(Dataset records)
**config.mk**
```make
export PLATFORM = sky130hd
export DESIGN_NAME = fetch_unit_flat
export DESIGN_NICKNAME = d
export VERILOG_FILES = /design/src/rtl/fetch_unit_if.sv /design/src/rtl/fetch_unit.sv /design/src/flat_wrapper.sv
export SDC_FILE = /design/constraint.sdc
export NUM_CORES = 1
export LEC_CHECK = 0
export ABC_AREA = 1
export ABC_CLOCK_PERIOD_IN_PS = 2380
export BUFFER_PORTS_ARGS = -buffer_cell sky130_fd_sc_hd__buf_2
export CAP_MARGIN = 20
export CORE_ASPECT_RATIO = 0.6
export CORE_MARGIN = 2
export CORE_UTILIZATION = 40
export DETAILED_ROUTE_END_ITERATION = 8
export SLEW_MARGIN = 40
export SYNTH_ARGS = -nofsm -noshare
export SYNTH_HDL_FRONTEND = slang
export SYNTH_SLANG_ARGS = --single-unit
```
**constraint.sdc**
```tcl
create_clock -name clk -period 2.38 [get_ports clk]
set_clock_uncertainty 0.05 [all_clocks]
set_input_delay 0.238 -clock clk [delete_from_list [all_inputs] [get_ports clk]]
set_output_delay 0.238 -clock clk [all_outputs]
set_load 0.005 [all_outputs]
```
**src/rtl/fetch_unit_if.sv**
```systemverilog
// fetch_unit_if
//   Groups the instruction-memory request bus and the decode-side
//   handshake of the fetch stage into one bundle.
//
//   master : the fetch unit (drives imem_req/imem_addr and the if_* outputs)
//   slave  : the environment (instruction memory, decode, jump control)
//
//   imem_req/imem_addr/imem_ack/imem_rdata : single-outstanding fetch bus
//   stall                                 : decode cannot accept
//   jump_en/jump_target                   : redirect pulse and address
//   if_valid/if_instr/if_pc               : instruction presented to decode
//   op/rs/rt/rd/shamt/func/imm            : field slices of if_instr
interface fetch_unit_if #(
  parameter int ADDR_W = 32
);
  logic              imem_req;
  logic [ADDR_W-1:0] imem_addr;
  logic              imem_ack;
  logic [31:0]       imem_rdata;
  logic              stall;
  logic              jump_en;
  logic [ADDR_W-1:0] jump_target;
  logic              if_valid;
  logic [31:0]       if_instr;
  logic [ADDR_W-1:0] if_pc;
  logic [5:0]        op;
  logic [4:0]        rs;
  logic [4:0]        rt;
  logic [4:0]        rd;
  logic [4:0]        shamt;
  logic [5:0]        func;
  logic [15:0]       imm;

  modport master (
    output imem_req, imem_addr, if_valid, if_instr, if_pc,
           op, rs, rt, rd, shamt, func, imm,
    input  imem_ack, imem_rdata, stall, jump_en, jump_target
  );

  modport slave (
    input  imem_req, imem_addr, if_valid, if_instr, if_pc,
           op, rs, rt, rd, shamt, func, imm,
    output imem_ack, imem_rdata, stall, jump_en, jump_target
  );
endinterface

```
**src/rtl/fetch_unit.sv**
```systemverilog
// fetch_unit
//   MIPS instruction fetch stage. Holds the PC, issues one request at a
//   time to instruction memory, presents one instruction to decode with a
//   valid/stall handshake and redirects/flushes on jump.
//
//   clk   : rising-edge clock
//   reset : synchronous, active-high
//   bus   : fetch_unit_if.master (memory bus, decode handshake, jump input,
//           instruction word, its address and decoded field slices)
module fetch_unit #(
  parameter int                ADDR_W   = 32,
  parameter logic [ADDR_W-1:0] RESET_PC = '0
) (
  input  logic         clk,
  input  logic         reset,
  fetch_unit_if.master bus
);

  typedef enum logic [1:0] {
    START = 2'd0,
    REQ   = 2'd1,
    SKID  = 2'd2,
    DRAIN = 2'd3
  } state_t;

  state_t            r_state;
  logic [ADDR_W-1:0] r_pc;
  logic [ADDR_W-1:0] r_addr;
  logic              r_req;
  logic              r_valid;
  logic [31:0]       r_instr;
  logic [ADDR_W-1:0] r_if_pc;
  logic [31:0]       r_skid_instr;
  logic [ADDR_W-1:0] r_skid_pc;

  logic              w_slot_free;
  logic [ADDR_W-1:0] w_target;
  logic [ADDR_W-1:0] w_pc_inc;

  // The output slot can take a new word if it is empty or being consumed.
  assign w_slot_free = !r_valid || !bus.stall;
  assign w_target    = {bus.jump_target[ADDR_W-1:2], 2'b00};
  // In REQ the PC and the request address are equal, so the increment
  // serves both the next PC and the next request address (wraps silently).
  assign w_pc_inc    = r_pc + ADDR_W'(4);

  always_ff @(posedge clk) begin
    if (reset) begin
      r_state      <= START;
      r_pc         <= RESET_PC;
      r_addr       <= RESET_PC;
      r_req        <= 1'b0;
      r_valid      <= 1'b0;
      r_instr      <= '0;
      r_if_pc      <= '0;
      r_skid_instr <= '0;
      r_skid_pc    <= '0;
    end else begin
      case (r_state)
        START: begin
          r_state <= REQ;
          r_req   <= 1'b1;
          if (bus.jump_en) begin
            r_pc   <= w_target;
            r_addr <= w_target;
          end else begin
            r_addr <= r_pc;
          end
        end

        REQ: begin
          if (bus.jump_en) begin
            // Flush the slot; an in-flight word is either dropped now (ack
            // this cycle) or drained so the bus protocol stays intact.
            r_valid <= 1'b0;
            r_instr <= '0;
            r_pc    <= w_target;
            if (bus.imem_ack) begin
              r_addr <= w_target;
            end else begin
              r_state <= DRAIN;
            end
          end else if (bus.imem_ack) begin
            r_pc <= w_pc_inc;
            if (w_slot_free) begin
              r_valid <= 1'b1;
              r_instr <= bus.imem_rdata;
              r_if_pc <= r_addr;
              r_addr  <= w_pc_inc;
            end else begin
              // Decode is stalled on a valid word: park the new one.
              r_skid_instr <= bus.imem_rdata;
              r_skid_pc    <= r_addr;
              r_req        <= 1'b0;
              r_state      <= SKID;
            end
          end else if (!bus.stall) begin
            r_valid <= 1'b0;
            r_instr <= '0;
          end
        end

        SKID: begin
          if (bus.jump_en) begin
            r_valid <= 1'b0;
            r_instr <= '0;
            r_pc    <= w_target;
            r_addr  <= w_target;
            r_req   <= 1'b1;
            r_state <= REQ;
          end else if (!bus.stall) begin
            r_valid <= 1'b1;
            r_instr <= r_skid_instr;
            r_if_pc <= r_skid_pc;
            r_addr  <= r_pc;
            r_req   <= 1'b1;
            r_state <= REQ;
          end
        end

        DRAIN: begin
          // Old address stays on the bus until its ack; the word is dropped.
          // Later jumps only retarget the PC, so the last one wins.
          if (bus.jump_en) begin
            r_pc <= w_target;
          end
          if (bus.imem_ack) begin
            r_addr  <= bus.jump_en ? w_target : r_pc;
            r_state <= REQ;
          end
        end

        default: begin
          r_state <= START;
          r_req   <= 1'b0;
        end
      endcase
    end
  end

  assign bus.imem_req  = r_req;
  assign bus.imem_addr = r_addr;
  assign bus.if_valid  = r_valid;
  // r_instr is cleared whenever the slot empties, so fields read 0 then.
  assign bus.if_instr  = r_instr;
  assign bus.if_pc     = r_if_pc;
  assign bus.op        = r_instr[31:26];
  assign bus.rs        = r_instr[25:21];
  assign bus.rt        = r_instr[20:16];
  assign bus.rd        = r_instr[15:11];
  assign bus.shamt     = r_instr[10:6];
  assign bus.func      = r_instr[5:0];
  assign bus.imm       = r_instr[15:0];

endmodule

```
**src/flat_wrapper.sv**
```systemverilog
// flat-port wrapper written by rule: the top's interface ports become plain ports
module fetch_unit_flat 
#(
  parameter int                ADDR_W   = 32,
  parameter logic [ADDR_W-1:0] RESET_PC = '0
)
  (clk, reset, bus_imem_req, bus_imem_addr, bus_if_valid, bus_if_instr, bus_if_pc, bus_op, bus_rs, bus_rt, bus_rd, bus_shamt, bus_func, bus_imm, bus_imem_ack, bus_imem_rdata, bus_stall, bus_jump_en, bus_jump_target);
  fetch_unit_if #(.ADDR_W(ADDR_W)) bus_i ();
  input  logic clk;
  input  logic reset;
  output wire logic [$bits(bus_i.imem_req)-1:0] bus_imem_req;
  output wire logic [$bits(bus_i.imem_addr)-1:0] bus_imem_addr;
  output wire logic [$bits(bus_i.if_valid)-1:0] bus_if_valid;
  output wire logic [$bits(bus_i.if_instr)-1:0] bus_if_instr;
  output wire logic [$bits(bus_i.if_pc)-1:0] bus_if_pc;
  output wire logic [$bits(bus_i.op)-1:0] bus_op;
  output wire logic [$bits(bus_i.rs)-1:0] bus_rs;
  output wire logic [$bits(bus_i.rt)-1:0] bus_rt;
  output wire logic [$bits(bus_i.rd)-1:0] bus_rd;
  output wire logic [$bits(bus_i.shamt)-1:0] bus_shamt;
  output wire logic [$bits(bus_i.func)-1:0] bus_func;
  output wire logic [$bits(bus_i.imm)-1:0] bus_imm;
  input wire logic [$bits(bus_i.imem_ack)-1:0] bus_imem_ack;
  input wire logic [$bits(bus_i.imem_rdata)-1:0] bus_imem_rdata;
  input wire logic [$bits(bus_i.stall)-1:0] bus_stall;
  input wire logic [$bits(bus_i.jump_en)-1:0] bus_jump_en;
  input wire logic [$bits(bus_i.jump_target)-1:0] bus_jump_target;
  assign bus_imem_req = bus_i.imem_req;
  assign bus_imem_addr = bus_i.imem_addr;
  assign bus_if_valid = bus_i.if_valid;
  assign bus_if_instr = bus_i.if_instr;
  assign bus_if_pc = bus_i.if_pc;
  assign bus_op = bus_i.op;
  assign bus_rs = bus_i.rs;
  assign bus_rt = bus_i.rt;
  assign bus_rd = bus_i.rd;
  assign bus_shamt = bus_i.shamt;
  assign bus_func = bus_i.func;
  assign bus_imm = bus_i.imm;
  assign bus_i.imem_ack = bus_imem_ack;
  assign bus_i.imem_rdata = bus_imem_rdata;
  assign bus_i.stall = bus_stall;
  assign bus_i.jump_en = bus_jump_en;
  assign bus_i.jump_target = bus_jump_target;
  fetch_unit #(.ADDR_W(ADDR_W), .RESET_PC(RESET_PC)) u_core (.clk(clk), .reset(reset), .bus(bus_i));
endmodule
```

_Directions for this task_: Copy out the lines of the data where the word "stage" can be found.

_Exercise answer_:
//   handshake of the fetch stage into one bundle.
//   MIPS instruction fetch stage. Holds the PC, issues one request at a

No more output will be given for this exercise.